» **What needs to be done**
If a line below contains the string "vreq", copy it out.

(Stored data entries)

File: config.mk
export PLATFORM = sky130hd
export DESIGN_NAME = pc_sequencer_flat
export DESIGN_NICKNAME = d
export VERILOG_FILES = /design/src/rtl/pc_seq_pkg.sv /design/src/rtl/pc_sequencer_if.sv /design/src/rtl/pc_seq_decode.sv /design/src/rtl/pc_sequencer.sv /design/src/flat_wrapper.sv
export SDC_FILE = /design/constraint.sdc
export NUM_CORES = 1
export LEC_CHECK = 0
export BUFFER_PORTS_ARGS = -buffer_cell sky130_fd_sc_hd__buf_2
export CAP_MARGIN = 20
export CELL_PAD_IN_SITES_DETAIL_PLACEMENT = 1
export CELL_PAD_IN_SITES_GLOBAL_PLACEMENT = 2
export CORE_ASPECT_RATIO = 0.6
export CORE_UTILIZATION = 30
export DETAILED_ROUTE_END_ITERATION = 6
export GPL_TIMING_DRIVEN = 0
export MAX_ROUTING_LAYER = met4
export PLACE_DENSITY_LB_ADDON = 0.1
export SETUP_SLACK_MARGIN = 0.05
export SLEW_MARGIN = 10
export SYNTH_ARGS = -nofsm -noshare
export SYNTH_HDL_FRONTEND = slang
export SYNTH_SLANG_ARGS = --single-unit
File: constraint.sdc
create_clock -name clk -period 2.1 [get_ports clk]
set_clock_uncertainty 0.05 [all_clocks]
set_input_delay 0.21 -clock clk [delete_from_list [all_inputs] [get_ports clk]]
set_output_delay 0.21 -clock clk [all_outputs]
set_load 0.01 [all_outputs]
File: src/rtl/pc_seq_pkg.sv
// Shared opcodes and FSM state encoding for the PC sequencer.
package pc_seq_pkg;

  localparam logic [1:0] OP_NOP  = 2'b00;
  localparam logic [1:0] OP_SET  = 2'b01;
  localparam logic [1:0] OP_JNP  = 2'b10;
  localparam logic [1:0] OP_HALT = 2'b11;

  typedef enum logic [1:0] {
    IDLE   = 2'd0,
    FETCH  = 2'd1,
    EXEC   = 2'd2,
    HALTED = 2'd3
  } pc_seq_state_t;

endpackage
<file path="src/rtl/gmii_arb_pkg.sv">
// Shared encodings and default sizing for the GMII transmit arbiter.
package gmii_arb_pkg;

  typedef enum logic [1:0] {
    IDLE  = 2'd0,
    START = 2'd1,
    BUSY  = 2'd2,
    IFG   = 2'd3
  } arb_state_t;

  localparam logic SEL_VID = 1'b0;
  localparam logic SEL_AUD = 1'b1;

  localparam int VID_BURST  = 160;
  localparam int AUD_BURST  = 8;
  localparam int IFG_CYCLES = 12;

endpackage

</file>
<file path="src/rtl/gmii_arb_timer.sv">
// Saturating up-counter with synchronous clear/enable and a >= THRESH flag.
module gmii_arb_timer #(
  parameter int W      = 12,
  parameter int THRESH = 2048
) (
  input  logic clk,
  input  logic rst,
  input  logic clr,
  input  logic en,
  output logic hit
);

  logic [W-1:0] count;

  always_ff @(posedge clk or posedge rst) begin
    if (rst) begin
      count <= '0;
    end else if (clr) begin
      count <= '0;
    end else if (en && (count != {W{1'b1}})) begin
      count <= count + W'(1);
    end
  end

  assign hit = (count >= W'(THRESH));

endmodule

</file>
<file path="src/rtl/gmii_tx_arbiter.sv">
// Grants the gmii_tx frame engine to the video or audio FIFO, steers its reads and enforces the IFG.
// Optional frame statistics are built only when GMII_ARB_STATS_EN is defined.
module gmii_tx_arbiter #(
  parameter int CNT_W       = 11,
  parameter int VID_BURST   = gmii_arb_pkg::VID_BURST,
  parameter int AUD_BURST   = gmii_arb_pkg::AUD_BURST,
  parameter int AUD_TIMEOUT = 2048,
  parameter int IFG_CYCLES  = gmii_arb_pkg::IFG_CYCLES
) (
  input  logic             tx_clk,
  input  logic             sys_rst,
  input  logic [CNT_W-1:0] vid_count,
  input  logic             vid_empty,
  input  logic [CNT_W-1:0] aud_count,
  input  logic             aud_empty,
  output logic             vid_rd_en,
  output logic             aud_rd_en,
  output logic             eng_start,
  output logic             eng_sel,
  output logic [CNT_W-1:0] eng_len,
  input  logic             eng_rd_en,
  input  logic             eng_done,
  output logic             busy,
  output logic             err_underrun,
  output logic             err_len,
  output logic [31:0]      stat_vid_frames,
  output logic [31:0]      stat_aud_frames
);

  import gmii_arb_pkg::*;

  localparam logic [CNT_W-1:0] VID_LEN = CNT_W'(VID_BURST);
  localparam logic [CNT_W-1:0] AUD_LEN = CNT_W'(AUD_BURST);
  localparam int AT_W  = $clog2(AUD_TIMEOUT + 1);
  localparam int IFG_W = $clog2(IFG_CYCLES + 1);

  arb_state_t       state, state_nxt;
  logic             sel_q, last_sel;
  logic [CNT_W-1:0] len_q, wcnt;
  logic             aud_partial, atimeout, ifg_hit;
  logic             vreq, areq, grant, grant_aud;
  logic             sel_empty, rd_req, rd_pass;

  assign aud_partial = (aud_count != '0) && (aud_count < AUD_LEN);
  assign vreq        = (vid_count >= VID_LEN);
  // A stale timeout must not grant an empty audio frame.
  assign areq        = (aud_count >= AUD_LEN) || (atimeout && (aud_count != '0));
  assign grant_aud   = areq && (!vreq || (last_sel == SEL_VID));
  assign grant       = (state == IDLE) && (vreq || areq);

  assign sel_empty = (sel_q == SEL_AUD) ? aud_empty : vid_empty;
  assign rd_req    = (state == BUSY) && eng_rd_en;
  assign rd_pass   = rd_req && !sel_empty && (wcnt < len_q);

  gmii_arb_timer #(.W(AT_W), .THRESH(AUD_TIMEOUT)) u_aud_timer (
    .clk (tx_clk),
    .rst (sys_rst),
    .clr ((grant && grant_aud) || (aud_count == '0)),
    .en  (aud_partial),
    .hit (atimeout)
  );

  // Leaves IFG on the last of IFG_CYCLES cycles spent there.
  gmii_arb_timer #(.W(IFG_W), .THRESH(IFG_CYCLES - 1)) u_ifg_timer (
    .clk (tx_clk),
    .rst (sys_rst),
    .clr (state != IFG),
    .en  (state == IFG),
    .hit (ifg_hit)
  );

  always_ff @(posedge tx_clk or posedge sys_rst) begin
    if (sys_rst) begin
      state <= IDLE;
    end else begin
      state <= state_nxt;
    end
  end

  always_comb begin
    state_nxt = state;
    eng_start = 1'b0;
    busy      = (state != IDLE);
    vid_rd_en = rd_pass && (sel_q == SEL_VID);
    aud_rd_en = rd_pass && (sel_q == SEL_AUD);
    case (state)
      IDLE:    if (vreq || areq) state_nxt = START;
      START: begin
        eng_start = 1'b1;
        state_nxt = BUSY;
      end
      BUSY:    if (eng_done) state_nxt = IFG;
      IFG:     if (ifg_hit) state_nxt = IDLE;
      default: state_nxt = IDLE;
    endcase
  end

  always_ff @(posedge tx_clk or posedge sys_rst) begin
    if (sys_rst) begin
      sel_q        <= SEL_VID;
      last_sel     <= SEL_AUD;
      len_q        <= '0;
      wcnt         <= '0;
      err_underrun <= 1'b0;
      err_len      <= 1'b0;
    end else begin
      if (grant) begin
        sel_q <= grant_aud;
        len_q <= grant_aud ? ((aud_count >= AUD_LEN) ? AUD_LEN : aud_count) : VID_LEN;
      end
      if (state == START) begin
        wcnt <= '0;
      end else if (rd_pass) begin
        wcnt <= wcnt + CNT_W'(1);
      end
      if (rd_req && sel_empty) begin
        err_underrun <= 1'b1;
      end
      if (rd_req && !sel_empty && (wcnt >= len_q)) begin
        err_len <= 1'b1;
      end
      if ((state == BUSY) && eng_done) begin
        if (wcnt != len_q) err_len <= 1'b1;
        last_sel <= sel_q;
      end
    end
  end

  assign eng_sel = sel_q;
  assign eng_len = len_q;

`ifdef GMII_ARB_STATS_EN
  logic [31:0] vid_frames, aud_frames;

  always_ff @(posedge tx_clk or posedge sys_rst) begin
    if (sys_rst) begin
      vid_frames <= '0;
      aud_frames <= '0;
    end else if (state == START) begin
      if (sel_q == SEL_AUD) aud_frames <= aud_frames + 32'd1;
      else                  vid_frames <= vid_frames + 32'd1;
    end
  end

  assign stat_vid_frames = vid_frames;
  assign stat_aud_frames = aud_frames;
`else
  assign stat_vid_frames = '0;
  assign stat_aud_frames = '0;
`endif

endmodule

</file>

» **Result**
  logic             vreq, areq, grant, grant_aud;
  assign vreq        = (vid_count >= VID_LEN);
  assign grant_aud   = areq && (!vreq || (last_sel == SEL_VID));
  assign grant       = (state == IDLE) && (vreq || areq);
      IDLE:    if (vreq || areq) state_nxt = START;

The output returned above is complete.